Reactivate Mirror immediately caused Failed Redundancy?!

I just spent a frustrating couple of days trying to upgrade the SATA controller on my Windows 7 workstation.  The controller upgrade went smoothly but, in the process, my existing software mirror (RAID-1) broke and I could not re-establish it!  Everything I tried to google was unhelpful, i.e., I never found anything beyond, "Delete the mirror and recreate it."

Both drives were still visible and with identical partitions/folders, but Windows Disk Manager reported "Failed Redundancy."  As soon as I saw there was a problem, out came the external hard-drives and I spent those first 24 hours updating my offline backups.   I then tried breaking the mirror, deleting the volumes on the 2nd drive, and then re-adding them to a new mirror.  No go.  No matter how I tried to do it, the new mirror immediately came up saying, "Failed Redundancy."  Checking the Windows Event Viewer merely reported, "FT Orphaning : A disk that is part of a fault-tolerant volume can no longer be accessed."

FYI - I was also SUPER CAREFUL to consistently remove only the 2nd drive, i.e., so that I didn't accidentally nuke the copy I was keeping.  (The original partitions on that 2nd drive had long-ago been nuked.)

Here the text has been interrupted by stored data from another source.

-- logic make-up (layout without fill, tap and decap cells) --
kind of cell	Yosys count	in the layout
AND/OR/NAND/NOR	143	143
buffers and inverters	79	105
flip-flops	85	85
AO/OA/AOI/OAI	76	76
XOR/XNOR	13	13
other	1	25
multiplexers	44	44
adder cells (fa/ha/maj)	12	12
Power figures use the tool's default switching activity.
**config.mk**
```make
export PLATFORM = sky130hd
export DESIGN_NAME = fpl_host_ctrl
export DESIGN_NICKNAME = d
export VERILOG_FILES = /design/src/hw/fpl_pkg.sv /design/src/hw/fpl_host_ctrl.sv /design/src/hw/fpl_seq_rom.sv
export VERILOG_INCLUDE_DIRS = /design/src /design/src/hw
export SDC_FILE = /design/constraint.sdc
export NUM_CORES = 1
export LEC_CHECK = 0
export BUFFER_PORTS_ARGS = -buffer_cell sky130_fd_sc_hd__buf_2
export CORE_AREA = 8 8 349 181
export DETAILED_ROUTE_END_ITERATION = 10
export DIE_AREA = 0 0 357 189
export SYNTH_ARGS = -nofsm -noshare
export SYNTH_HDL_FRONTEND = slang
export SYNTH_SLANG_ARGS = --single-unit
```
**constraint.sdc**
```tcl
create_clock -name clk -period 6.8 [get_ports clk]
set_input_delay 1.02 -clock clk [delete_from_list [all_inputs] [get_ports clk]]
set_output_delay 1.02 -clock clk [all_outputs]
set_load 0.01 [all_outputs]
```
==> src/core/asi_pkg.sv <==
package asi_pkg;
  localparam int ASI_AW = 8;
  localparam int ASI_DW = 32;
  localparam logic [7:0] ASI_FLAG_OFS = 8'h00;
  localparam logic [7:0] ASI_DATA_OFS = 8'h04;
  localparam logic [7:0] ASI_CTL1_OFS = 8'h08;
  localparam logic [7:0] ASI_CTL2_OFS = 8'h0c;
  localparam logic [7:0] ASI_RATE_OFS = 8'h10;
  // flag_reg bits
  localparam int F_TXBE = 7;
  localparam int F_TXDONE = 6;
  localparam int F_RXFULL = 5;
  localparam int F_IDLE = 4;
  localparam int F_OVR = 3;
  localparam int F_NOISE = 2;
  localparam int F_FERR = 1;
  localparam logic [7:0] ASI_FLAG_RST = 8'hc0;
  localparam logic [7:0] ASI_RX_FLAGS = 8'h3e;
  // control_one bits
  localparam int C1_RX9 = 7;
  localparam int C1_TX9 = 6;
  localparam int C1_NINE = 4;
  localparam logic [7:0] ASI_C1_WMASK = 8'h50;
  localparam logic [7:0] ASI_CTL_RST = 8'h00;
  // control_two bits
  localparam int C2_TXBIE = 7;
  localparam int C2_TXDIE = 6;
  localparam int C2_RXIE = 5;
  localparam int C2_IDLIE = 4;
  localparam int C2_TXON = 3;
  localparam int C2_RXON = 2;
  localparam int C2_BRK = 0;
  // rate_divider_reg fields
  localparam int R_RXEXP = 0;
  localparam int R_TXEXP = 3;
  localparam int R_PRE = 6;
  localparam logic [7:0] ASI_RATE_RST = 8'h00;
  localparam int ASI_BAUD_DIV = 32;
  localparam int ASI_OVERSAMPLE = 16;
  localparam logic [3:0] ASI_SUB_LAST = 4'hf;
  localparam logic [3:0] ASI_SMP_A = 4'h7;
  localparam logic [3:0] ASI_SMP_B = 4'h8;
  localparam logic [3:0] ASI_SMP_C = 4'h9;
  localparam logic [3:0] ASI_FRAME8 = 4'ha;
  localparam logic [3:0] ASI_FRAME9 = 4'hb;
  localparam logic [4:0] ASI_PRE1 = 5'h01;
  localparam logic [4:0] ASI_PRE3 = 5'h03;
  localparam logic [4:0] ASI_PRE4 = 5'h04;
  localparam logic [4:0] ASI_PRE13 = 5'h0d;

  typedef enum logic [2:0] {T_IDLE, T_PRE, T_FRAME, T_BREAK, T_MARK} asi_tstate_type;

  function automatic logic [11:0] asi_tick_div(input logic [1:0] pre, input logic [2:0] ex);
    logic [4:0] p;
    case (pre)
      2'h0: p = ASI_PRE1;
      2'h1: p = ASI_PRE3;
      2'h2: p = ASI_PRE4;
      default: p = ASI_PRE13;
    endcase
    return 12'(((ASI_BAUD_DIV / ASI_OVERSAMPLE) * int'(p)) << ex);
  endfunction : asi_tick_div

  function automatic logic [3:0] asi_frame_bits(input logic nine);
    return nine ? ASI_FRAME9 : ASI_FRAME8;
  endfunction : asi_frame_bits
endpackage : asi_pkg

==> src/core/asi_rx.sv <==
`timescale 1ns/1ns
module asi_rx
(
  input wire logic pclk,
  input wire logic presetn,
  input wire logic clk_en,
  input wire logic rx_on,
  input wire logic tick,
  input wire logic nine,
  input wire logic serial_in_pin,
  output logic done,
  output logic idle_seen,
  output logic [8:0] word,
  output logic noise,
  output logic ferr
);
  import asi_pkg::*;
  typedef enum logic [1:0] {R_HUNT, R_START, R_DATA, R_STOP} asi_rstate_type;
  typedef struct packed {
    asi_rstate_type st;
    logic prev;
    logic armed;
    logic [3:0] sub;
    logic [3:0] nbit;
    logic [1:0] smp;
    logic nz;
    logic [7:0] hi;
    logic [8:0] shf;
    logic done;
    logic idle;
    logic [8:0] word;
    logic noise;
    logic ferr;
  } asi_rx_state_type;
  asi_rx_state_type s_reg, s_next;
  logic vote, split;
  logic [7:0] idle_len;

  // majority of three mid-bit samples
  assign vote = (s_reg.smp[0] & s_reg.smp[1]) | (s_reg.smp[0] & serial_in_pin)
    | (s_reg.smp[1] & serial_in_pin);
  assign split = !(s_reg.smp[0] == s_reg.smp[1] && s_reg.smp[1] == serial_in_pin);
  assign idle_len = {asi_frame_bits(nine), 4'h0};

  always_comb
  begin
    s_next = s_reg;
    s_next.done = 1'b0;
    s_next.idle = 1'b0;
    if (!rx_on)
    begin
      s_next.st = R_HUNT;
      s_next.armed = 1'b1;
      s_next.hi = 8'h00;
      s_next.prev = 1'b1;
    end
    else if (tick)
    begin
      s_next.prev = serial_in_pin;
      s_next.sub = s_reg.sub + 4'h1;
      if (s_reg.sub == ASI_SMP_A)
        s_next.smp[0] = serial_in_pin;
      if (s_reg.sub == ASI_SMP_B)
        s_next.smp[1] = serial_in_pin;
      case (s_reg.st)
        R_HUNT:
        begin
          if (s_reg.prev && !serial_in_pin)
          begin
            s_next.st = R_START;
            s_next.sub = 4'h1;
            s_next.nz = 1'b0;
            s_next.hi = 8'h00;
          end
          else if (serial_in_pin && s_reg.armed)
          begin
            s_next.hi = s_reg.hi + 8'h01;
            if (s_reg.hi == idle_len - 8'h01)
            begin
              s_next.idle = 1'b1;
              s_next.armed = 1'b0;
              s_next.hi = 8'h00;
            end
          end
          else
            s_next.hi = 8'h00;
        end
        R_START:
        begin
          if (s_reg.sub == ASI_SMP_C && vote)
            s_next.st = R_HUNT;
          else if (s_reg.sub == ASI_SMP_C)
            s_next.nz = split;
          else if (s_reg.sub == ASI_SUB_LAST)
          begin
            s_next.st = R_DATA;
            s_next.nbit = 4'h0;
          end
        end
        R_DATA:
        begin
          if (s_reg.sub == ASI_SMP_C)
          begin
            s_next.shf = {vote, s_reg.shf[8:1]};
            s_next.nz = s_reg.nz | split;
          end
          if (s_reg.sub == ASI_SUB_LAST)
          begin
            s_next.nbit = s_reg.nbit + 4'h1;
            if (s_reg.nbit == asi_frame_bits(nine) - 4'h3)
              s_next.st = R_STOP;
          end
        end
        R_STOP:
        begin
          if (s_reg.sub == ASI_SMP_C)
          begin
            s_next.done = 1'b1;
            s_next.word = nine ? s_reg.shf : {1'b0, s_reg.shf[8:1]};
            s_next.noise = s_reg.nz | split;
            s_next.ferr = !vote;
            s_next.st = R_HUNT;
            s_next.armed = 1'b1;
            s_next.hi = 8'h00;
          end
        end
        default: s_next.st = R_HUNT;
      endcase
    end
  end

  always_ff @(posedge pclk or negedge presetn)
  begin
    if (!presetn)
      s_reg <= '0;
    else if (clk_en)
      s_reg <= s_next;
  end

  assign done = s_reg.done;
  assign idle_seen = s_reg.idle;
  assign word = s_reg.word;
  assign noise = s_reg.noise;
  assign ferr = s_reg.ferr;
endmodule : asi_rx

  • The only suggestion I found online (that I hadn't already tried) was to click Reactivate Volume on the newly recreated (and 'failed') mirror.  But this simply triggered a new "FT Orphaning" error in Event Viewer.
  • I had originally upgraded from a 2-port controller to a 4-port Sil-3114 controller.  Out of the box the 3114 was running the latest/final v5.403 RAID firmware.  When my continued attempts to re-add the mirror kept failing I began to suspect the card.  So I re-flashed it with the non-RAID firmware, v5.500.  (I was able to do this from within the Windows driver!  Very cool. I had to install the non-RAID driver afterwards, too.)  Unfortunately this didn't help.
  • I had already tried deleting everything on the 2nd drive from Windows Disk Manager but I wondered if maybe there was some left-over MBR data that had to be deleted.  So I booted a copy of FreeDOS and ran the following command:  fdisk /clearall 2
    Unfortunately, that didn't help either.

I have no idea why but re-arranging the drives' positions on the controllers did the trick!  Specifically, I took one of the drives connected to the motherboard (not my boot drive!) and swapped it with the 2nd mirror'd drive.  Other than that I made no additional changes to the drives, partitions etc.

It's disappointing, really, that after all these years the Microsoft software mirroring system still has such deficient error-reporting.